DATASET CONTENT.
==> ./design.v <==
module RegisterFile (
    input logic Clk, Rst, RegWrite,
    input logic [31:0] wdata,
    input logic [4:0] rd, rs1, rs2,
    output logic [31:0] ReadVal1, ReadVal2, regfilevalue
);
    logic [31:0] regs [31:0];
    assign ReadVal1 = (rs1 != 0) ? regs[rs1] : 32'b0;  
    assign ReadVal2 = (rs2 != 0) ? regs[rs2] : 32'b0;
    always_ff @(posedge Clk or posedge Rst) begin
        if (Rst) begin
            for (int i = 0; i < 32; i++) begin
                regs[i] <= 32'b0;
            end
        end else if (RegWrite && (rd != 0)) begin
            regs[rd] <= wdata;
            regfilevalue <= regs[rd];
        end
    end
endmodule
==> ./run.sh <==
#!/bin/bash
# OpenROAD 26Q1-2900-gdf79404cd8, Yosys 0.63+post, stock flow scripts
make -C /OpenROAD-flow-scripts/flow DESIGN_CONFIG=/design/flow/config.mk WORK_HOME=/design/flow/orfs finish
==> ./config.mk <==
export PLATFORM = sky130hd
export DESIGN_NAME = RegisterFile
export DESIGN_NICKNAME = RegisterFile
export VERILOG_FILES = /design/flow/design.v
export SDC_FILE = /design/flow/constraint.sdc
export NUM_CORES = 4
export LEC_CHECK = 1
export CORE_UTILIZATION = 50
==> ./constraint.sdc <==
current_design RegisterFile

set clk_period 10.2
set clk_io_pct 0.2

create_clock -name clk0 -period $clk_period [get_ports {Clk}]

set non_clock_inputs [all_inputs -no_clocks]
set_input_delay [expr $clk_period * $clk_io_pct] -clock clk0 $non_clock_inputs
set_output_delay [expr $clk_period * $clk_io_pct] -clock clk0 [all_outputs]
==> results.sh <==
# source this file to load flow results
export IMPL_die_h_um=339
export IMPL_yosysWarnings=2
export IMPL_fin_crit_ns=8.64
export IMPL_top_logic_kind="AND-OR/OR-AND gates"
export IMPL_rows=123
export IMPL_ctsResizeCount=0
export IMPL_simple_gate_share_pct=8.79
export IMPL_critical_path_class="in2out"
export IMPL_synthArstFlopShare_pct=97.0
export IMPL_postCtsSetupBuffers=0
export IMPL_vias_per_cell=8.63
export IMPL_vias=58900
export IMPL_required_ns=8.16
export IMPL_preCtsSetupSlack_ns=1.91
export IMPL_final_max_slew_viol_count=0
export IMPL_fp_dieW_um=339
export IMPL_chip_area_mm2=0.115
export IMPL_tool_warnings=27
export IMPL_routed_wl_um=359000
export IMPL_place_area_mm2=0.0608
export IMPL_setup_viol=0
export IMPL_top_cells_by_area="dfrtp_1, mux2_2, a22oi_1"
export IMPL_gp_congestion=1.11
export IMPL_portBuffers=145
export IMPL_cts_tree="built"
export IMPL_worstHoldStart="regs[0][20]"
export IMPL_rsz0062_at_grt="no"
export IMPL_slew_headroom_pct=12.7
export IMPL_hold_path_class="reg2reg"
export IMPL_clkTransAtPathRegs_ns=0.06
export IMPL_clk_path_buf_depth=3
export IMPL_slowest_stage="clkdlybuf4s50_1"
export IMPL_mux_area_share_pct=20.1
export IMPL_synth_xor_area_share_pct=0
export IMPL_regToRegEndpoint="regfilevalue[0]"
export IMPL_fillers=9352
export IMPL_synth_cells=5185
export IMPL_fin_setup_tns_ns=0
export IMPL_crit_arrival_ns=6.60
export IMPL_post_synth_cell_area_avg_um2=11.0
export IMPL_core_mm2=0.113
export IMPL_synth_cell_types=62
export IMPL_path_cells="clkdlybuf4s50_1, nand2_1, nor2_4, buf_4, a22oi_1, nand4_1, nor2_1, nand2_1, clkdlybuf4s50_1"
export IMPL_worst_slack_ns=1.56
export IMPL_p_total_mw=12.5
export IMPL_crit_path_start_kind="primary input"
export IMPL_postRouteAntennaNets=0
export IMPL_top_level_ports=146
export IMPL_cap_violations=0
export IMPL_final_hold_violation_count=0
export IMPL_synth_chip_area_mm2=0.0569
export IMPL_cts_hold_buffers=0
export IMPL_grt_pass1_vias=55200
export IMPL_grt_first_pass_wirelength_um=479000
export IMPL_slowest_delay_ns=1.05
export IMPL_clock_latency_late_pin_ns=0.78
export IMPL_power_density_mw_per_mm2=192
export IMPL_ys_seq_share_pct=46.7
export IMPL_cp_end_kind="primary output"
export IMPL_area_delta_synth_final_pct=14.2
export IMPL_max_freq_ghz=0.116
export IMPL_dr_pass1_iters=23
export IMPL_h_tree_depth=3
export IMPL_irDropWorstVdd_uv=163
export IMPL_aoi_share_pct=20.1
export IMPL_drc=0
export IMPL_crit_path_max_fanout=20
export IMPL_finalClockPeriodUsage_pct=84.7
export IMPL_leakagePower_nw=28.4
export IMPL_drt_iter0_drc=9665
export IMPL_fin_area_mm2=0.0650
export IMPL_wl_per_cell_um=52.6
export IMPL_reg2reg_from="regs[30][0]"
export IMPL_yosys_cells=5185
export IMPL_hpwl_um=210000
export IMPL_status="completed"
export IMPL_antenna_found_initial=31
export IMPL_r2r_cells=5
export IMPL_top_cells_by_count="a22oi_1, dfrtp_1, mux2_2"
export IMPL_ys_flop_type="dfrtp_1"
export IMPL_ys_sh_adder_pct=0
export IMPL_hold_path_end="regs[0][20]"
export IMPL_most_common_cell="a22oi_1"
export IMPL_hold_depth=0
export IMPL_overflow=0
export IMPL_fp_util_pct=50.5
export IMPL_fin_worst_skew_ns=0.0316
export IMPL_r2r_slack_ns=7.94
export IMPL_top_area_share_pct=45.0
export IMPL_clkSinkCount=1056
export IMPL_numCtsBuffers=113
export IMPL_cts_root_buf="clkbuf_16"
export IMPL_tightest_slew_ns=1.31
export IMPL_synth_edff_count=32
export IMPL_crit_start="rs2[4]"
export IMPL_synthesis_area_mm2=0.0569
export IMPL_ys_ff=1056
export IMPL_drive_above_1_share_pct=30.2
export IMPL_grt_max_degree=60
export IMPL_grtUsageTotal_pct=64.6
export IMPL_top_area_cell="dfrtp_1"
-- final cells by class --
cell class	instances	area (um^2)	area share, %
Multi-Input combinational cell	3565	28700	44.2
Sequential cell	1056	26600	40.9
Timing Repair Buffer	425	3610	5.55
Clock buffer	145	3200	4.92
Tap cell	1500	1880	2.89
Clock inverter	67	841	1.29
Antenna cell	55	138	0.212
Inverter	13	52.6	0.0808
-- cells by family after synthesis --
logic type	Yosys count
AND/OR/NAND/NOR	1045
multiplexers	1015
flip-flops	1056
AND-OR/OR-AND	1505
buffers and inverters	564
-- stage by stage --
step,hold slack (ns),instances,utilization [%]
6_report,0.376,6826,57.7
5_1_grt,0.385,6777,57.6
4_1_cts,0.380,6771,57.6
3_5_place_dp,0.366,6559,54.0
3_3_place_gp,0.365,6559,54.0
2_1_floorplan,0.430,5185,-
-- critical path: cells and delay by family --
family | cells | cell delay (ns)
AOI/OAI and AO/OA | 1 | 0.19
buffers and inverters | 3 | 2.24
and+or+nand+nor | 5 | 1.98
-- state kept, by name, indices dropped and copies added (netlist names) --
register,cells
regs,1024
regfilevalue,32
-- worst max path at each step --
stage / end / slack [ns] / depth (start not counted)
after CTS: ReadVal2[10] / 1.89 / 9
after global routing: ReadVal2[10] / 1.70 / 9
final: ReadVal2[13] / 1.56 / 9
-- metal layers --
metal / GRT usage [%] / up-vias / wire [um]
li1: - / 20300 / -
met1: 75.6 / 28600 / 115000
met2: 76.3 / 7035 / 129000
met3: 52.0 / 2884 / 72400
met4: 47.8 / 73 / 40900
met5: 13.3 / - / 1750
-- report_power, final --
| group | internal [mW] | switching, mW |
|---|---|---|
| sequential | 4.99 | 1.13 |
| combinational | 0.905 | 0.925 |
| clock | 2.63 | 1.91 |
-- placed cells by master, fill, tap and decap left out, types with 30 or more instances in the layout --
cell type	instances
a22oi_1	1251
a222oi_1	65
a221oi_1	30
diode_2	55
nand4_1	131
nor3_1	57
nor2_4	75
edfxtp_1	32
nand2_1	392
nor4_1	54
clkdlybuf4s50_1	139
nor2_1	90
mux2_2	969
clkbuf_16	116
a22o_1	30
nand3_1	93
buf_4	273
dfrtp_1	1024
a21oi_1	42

TASK GOAL.
Give an exact copy of the lines above from the line with "export IMPL_r2r_cells=5" up to and including the line with "-- report_power, final", and leave everything else out.

ANSWER SPACE.
export IMPL_r2r_cells=5
export IMPL_top_cells_by_count="a22oi_1, dfrtp_1, mux2_2"
export IMPL_ys_flop_type="dfrtp_1"
export IMPL_ys_sh_adder_pct=0
export IMPL_hold_path_end="regs[0][20]"
export IMPL_most_common_cell="a22oi_1"
export IMPL_hold_depth=0
export IMPL_overflow=0
export IMPL_fp_util_pct=50.5
export IMPL_fin_worst_skew_ns=0.0316
export IMPL_r2r_slack_ns=7.94
export IMPL_top_area_share_pct=45.0
export IMPL_clkSinkCount=1056
export IMPL_numCtsBuffers=113
export IMPL_cts_root_buf="clkbuf_16"
export IMPL_tightest_slew_ns=1.31
export IMPL_synth_edff_count=32
export IMPL_crit_start="rs2[4]"
export IMPL_synthesis_area_mm2=0.0569
export IMPL_ys_ff=1056
export IMPL_drive_above_1_share_pct=30.2
export IMPL_grt_max_degree=60
export IMPL_grtUsageTotal_pct=64.6
export IMPL_top_area_cell="dfrtp_1"
-- final cells by class --
cell class	instances	area (um^2)	area share, %
Multi-Input combinational cell	3565	28700	44.2
Sequential cell	1056	26600	40.9
Timing Repair Buffer	425	3610	5.55
Clock buffer	145	3200	4.92
Tap cell	1500	1880	2.89
Clock inverter	67	841	1.29
Antenna cell	55	138	0.212
Inverter	13	52.6	0.0808
-- cells by family after synthesis --
logic type	Yosys count
AND/OR/NAND/NOR	1045
multiplexers	1015
flip-flops	1056
AND-OR/OR-AND	1505
buffers and inverters	564
-- stage by stage --
step,hold slack (ns),instances,utilization [%]
6_report,0.376,6826,57.7
5_1_grt,0.385,6777,57.6
4_1_cts,0.380,6771,57.6
3_5_place_dp,0.366,6559,54.0
3_3_place_gp,0.365,6559,54.0
2_1_floorplan,0.430,5185,-
-- critical path: cells and delay by family --
family | cells | cell delay (ns)
AOI/OAI and AO/OA | 1 | 0.19
buffers and inverters | 3 | 2.24
and+or+nand+nor | 5 | 1.98
-- state kept, by name, indices dropped and copies added (netlist names) --
register,cells
regs,1024
regfilevalue,32
-- worst max path at each step --
stage / end / slack [ns] / depth (start not counted)
after CTS: ReadVal2[10] / 1.89 / 9
after global routing: ReadVal2[10] / 1.70 / 9
final: ReadVal2[13] / 1.56 / 9
-- metal layers --
metal / GRT usage [%] / up-vias / wire [um]
li1: - / 20300 / -
met1: 75.6 / 28600 / 115000
met2: 76.3 / 7035 / 129000
met3: 52.0 / 2884 / 72400
met4: 47.8 / 73 / 40900
met5: 13.3 / - / 1750
-- report_power, final --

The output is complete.